Cobra Kai “The Rise” Spoilers Ahead

Still of Robby Keene in Cobra Kai "The Rise"

Cobra Kai continues to go strong for four seasons now, but it begs the question—when will it end? We ask this because there’s a reason The Karate Kid trilogy remains iconic, and it’s primarily due to quality over quantity. We never need (or want) it to become a franchise like The Fast and Furious films, and that’s not to say there’s something wrong with those, but in some cases, the shorter, the better. And for Cobra Kai, for these characters especially, it’s easy to wonder how far is too far when each season amplifies the drama in a way that’s actually terrifying. (The school brawl isn’t something I’ll ever recover from now that I think about it.) 

But the final scene at an abandoned Cobra Kai dojo between father and son proves that the changes can be more permanent this time. This time, when forces are combined, Miyagi-Do and Eagle Fang can put their issues aside in favor of defeating the true villain of the story.

While we don’t know if this equates to Robby leaving behind Cobra Kai or if he’ll be a double fighter of sorts, but Tanner Buchanan’s performance tells us that he’s reached his wits’ end. He’s at a place where his pain and anger are too much to bear, and he realizes that this rift does more damage than good. The tearful confession and the hollowness in his eyes allow viewers to see that right now—he’s just a kid. He’s always been a kid. They all are, and this is too much. It’s been too much since the 80s, and it has to end at some point. It has to stop for the adults too. 

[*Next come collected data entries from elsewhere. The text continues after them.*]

File: src/rtl/tw_ram_ntt_nwc_if.sv
// Load-stream and twiddle-read bundle for the shared NTT/INTT twiddle store.
// The master side is the host/datapath and the slave side is the store.
interface tw_ram_ntt_nwc_if #(
  parameter int LOGN = 4,
  parameter int LOGQ = 64,
  parameter int SW   = 3
);
  logic            ld_start;
  logic            ld_mode;
  logic            s_valid;
  logic [LOGQ-1:0] s_data;
  logic            s_ready;
  logic            ld_busy;
  logic [1:0]      tbl_ok;
  logic            rd_valid;
  logic            rd_mode;
  logic [SW-1:0]   rd_stage;
  logic [LOGN-1:0] rd_addr;
  logic [LOGQ-1:0] b;
  logic            b_valid;

  modport master (
    output ld_start, ld_mode, s_valid, s_data, rd_valid, rd_mode, rd_stage, rd_addr,
    input  s_ready, ld_busy, tbl_ok, b, b_valid
  );

  modport slave (
    input  ld_start, ld_mode, s_valid, s_data, rd_valid, rd_mode, rd_stage, rd_addr,
    output s_ready, ld_busy, tbl_ok, b, b_valid
  );
endinterface

File: src/rtl/tw_ram_ntt_nwc.sv
// Run-time loadable forward/inverse twiddle store; reads return after DELAY cycles, one per cycle.
// The load stream is throttled only by s_ready (high while loading); the read port never stalls.
module tw_ram_ntt_nwc #(
  parameter int LOGN  = 4,
  parameter int LOGQ  = 64,
  parameter int SW    = 3,
  parameter int DELAY = 1
) (
  input  logic                clk,
  input  logic                rst_n,
  tw_ram_ntt_nwc_if.slave     bus
);
  localparam int DEPTH = (1 << LOGN) - 1;
  localparam int AW    = LOGN;

  typedef enum logic {IDLE, LOAD} state_t;

  state_t          state_q;
  logic            mode_q;
  logic [AW-1:0]   wptr_q;
  logic [1:0]      tbl_ok_q;
  logic            s_ready_q;
  logic            ld_busy_q;

  logic [LOGQ-1:0] mem_ntt  [DEPTH];
  logic [LOGQ-1:0] mem_intt [DEPTH];

  logic            start_acc;
  logic            wr_en;
  logic [AW-1:0]   rd_mask;
  logic [AW-1:0]   rd_idx;
  logic            rd_hit;
  logic [LOGQ-1:0] rd_word;
  logic [LOGQ-1:0] b_d;

  logic [LOGQ-1:0] b1_q;
  logic            v1_q;

  assign start_acc = (state_q == IDLE) && bus.ld_start;
  assign wr_en     = (state_q == LOAD) && bus.s_valid;

  always_ff @(posedge clk or negedge rst_n) begin
    if (!rst_n) begin
      state_q   <= IDLE;
      mode_q    <= 1'b0;
      wptr_q    <= '0;
      tbl_ok_q  <= 2'b00;
      s_ready_q <= 1'b0;
      ld_busy_q <= 1'b0;
    end else begin
      case (state_q)
        IDLE: begin
          if (bus.ld_start) begin
            mode_q                 <= bus.ld_mode;
            wptr_q                 <= '0;
            tbl_ok_q[bus.ld_mode]  <= 1'b0;
            state_q                <= LOAD;
            s_ready_q              <= 1'b1;
            ld_busy_q              <= 1'b1;
          end
        end
        LOAD: begin
          if (bus.s_valid) begin
            wptr_q <= wptr_q + AW'(1);
            // The last word re-validates the table and closes the stream on the same edge.
            if (wptr_q == AW'(DEPTH - 1)) begin
              tbl_ok_q[mode_q] <= 1'b1;
              state_q          <= IDLE;
              s_ready_q        <= 1'b0;
              ld_busy_q        <= 1'b0;
            end
          end
        end
        default: state_q <= IDLE;
      endcase
    end
  end

  always_ff @(posedge clk) begin
    if (wr_en) begin
      if (mode_q) mem_intt[wptr_q] <= bus.s_data;
      else        mem_ntt[wptr_q]  <= bus.s_data;
    end
  end

  // Stage s occupies flat indices 2^s-1 .. 2^(s+1)-2; a reload starting this edge already hides its table.
  always_comb begin
    rd_mask = (AW'(1) << bus.rd_stage) - AW'(1);
    rd_idx  = rd_mask + (bus.rd_addr & rd_mask);
    rd_hit  = ({1'b0, bus.rd_stage} < (SW+1)'(LOGN)) && tbl_ok_q[bus.rd_mode] &&
              !(start_acc && (bus.ld_mode == bus.rd_mode));
    rd_word = bus.rd_mode ? mem_intt[rd_idx] : mem_ntt[rd_idx];
    b_d     = rd_hit ? rd_word : LOGQ'(1);
  end

  always_ff @(posedge clk or negedge rst_n) begin
    if (!rst_n) begin
      b1_q <= '0;
      v1_q <= 1'b0;
    end else begin
      v1_q <= bus.rd_valid;
      if (bus.rd_valid) b1_q <= b_d;
    end
  end

  generate
    if (DELAY == 2) begin : g_delay2
      logic [LOGQ-1:0] b2_q;
      logic            v2_q;
      always_ff @(posedge clk or negedge rst_n) begin
        if (!rst_n) begin
          b2_q <= '0;
          v2_q <= 1'b0;
        end else begin
          v2_q <= v1_q;
          if (v1_q) b2_q <= b1_q;
        end
      end
      assign bus.b       = b2_q;
      assign bus.b_valid = v2_q;
    end else begin : g_delay1
      assign bus.b       = b1_q;
      assign bus.b_valid = v1_q;
    end
  endgenerate

  assign bus.s_ready = s_ready_q;
  assign bus.ld_busy = ld_busy_q;
  assign bus.tbl_ok  = tbl_ok_q;
endmodule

Still of Robby Keene and Johnny Lawrence in Cobra Kai "The Rise"

Cobra Kai’s “The Rise” makes it clear that if nothing else, father and son will at least try. Johnny’s grown significantly since we reunited with him in the TV series, and William Zabka does a remarkable job of showing us those necessary changes through subtle displays of vulnerability throughout the episodes. And in this scene, we’re looking into the eyes of a father who wants nothing more than for his son’s pain to subside. 

Both Zabka and Buchanan broke me in their means of encompassing just how much adoration and lost time lies between them, making it clear that if they were to go through this together, there’s nothing they wouldn’t successfully do. Robby’s journey has effortlessly been my favorite of the kids’ because his demons have been stronger than anyone else’s, and watching him navigate through them as best he could without substantial parental guidance has been heartbreaking. And there’s nothing more I’ve personally wanted than to see him and Miguel patch things up. The two have so many similarities and can understand each other in ways no one else could, so collaborating could truly work wonders. I’m talking about Nathan and Lucas Scott levels of greatness. Make it happen, Cobra Kai.


Robby realizes how toxic and misguided the teachings of Cobra Kai are, and he understands that if he doesn’t help himself right now, there’s no turning back. Kenny’s turn frightens him, but more than anything, it’s who he’s become that makes him question who he wants to be. Robby’s journey has always been about finding a place to belong, and for the first time, in the arms of his father—he does. It’s a brief scene but colossal in what it showcases. Robby Keene is home. He might not stay here for long, he might bounce back and forth a few times, but he knows he’s safe here.

Still of Johnny Lawrence and Robby Keene in Cobra Kai "The Rise"

It’s also worth noting how much growth Johnny exhibits by admitting that Robby and Daniel’s relationship was a good thing. In vocalizing that he got in the way of it, he distills that teenage rivalries are nothing compared to his son’s well-being. And Robby knows that despite his father’s mistakes in the past, he loves him with everything he is. This conversation opens the door for better prospects as it focuses on vulnerability in a space that once harped on “no mercy” as a motto.

Showing us the flashback of Johnny writing the words on the wall then ending the scene by panning out to two men hugging in the place that was once marred by hatred is a concrete exhibition of the fact that they’re stronger at this moment than ever before. The symbolism and heart that this scene showcases thus pay tribute to the episode’s title. Together is how they’ll truly rise.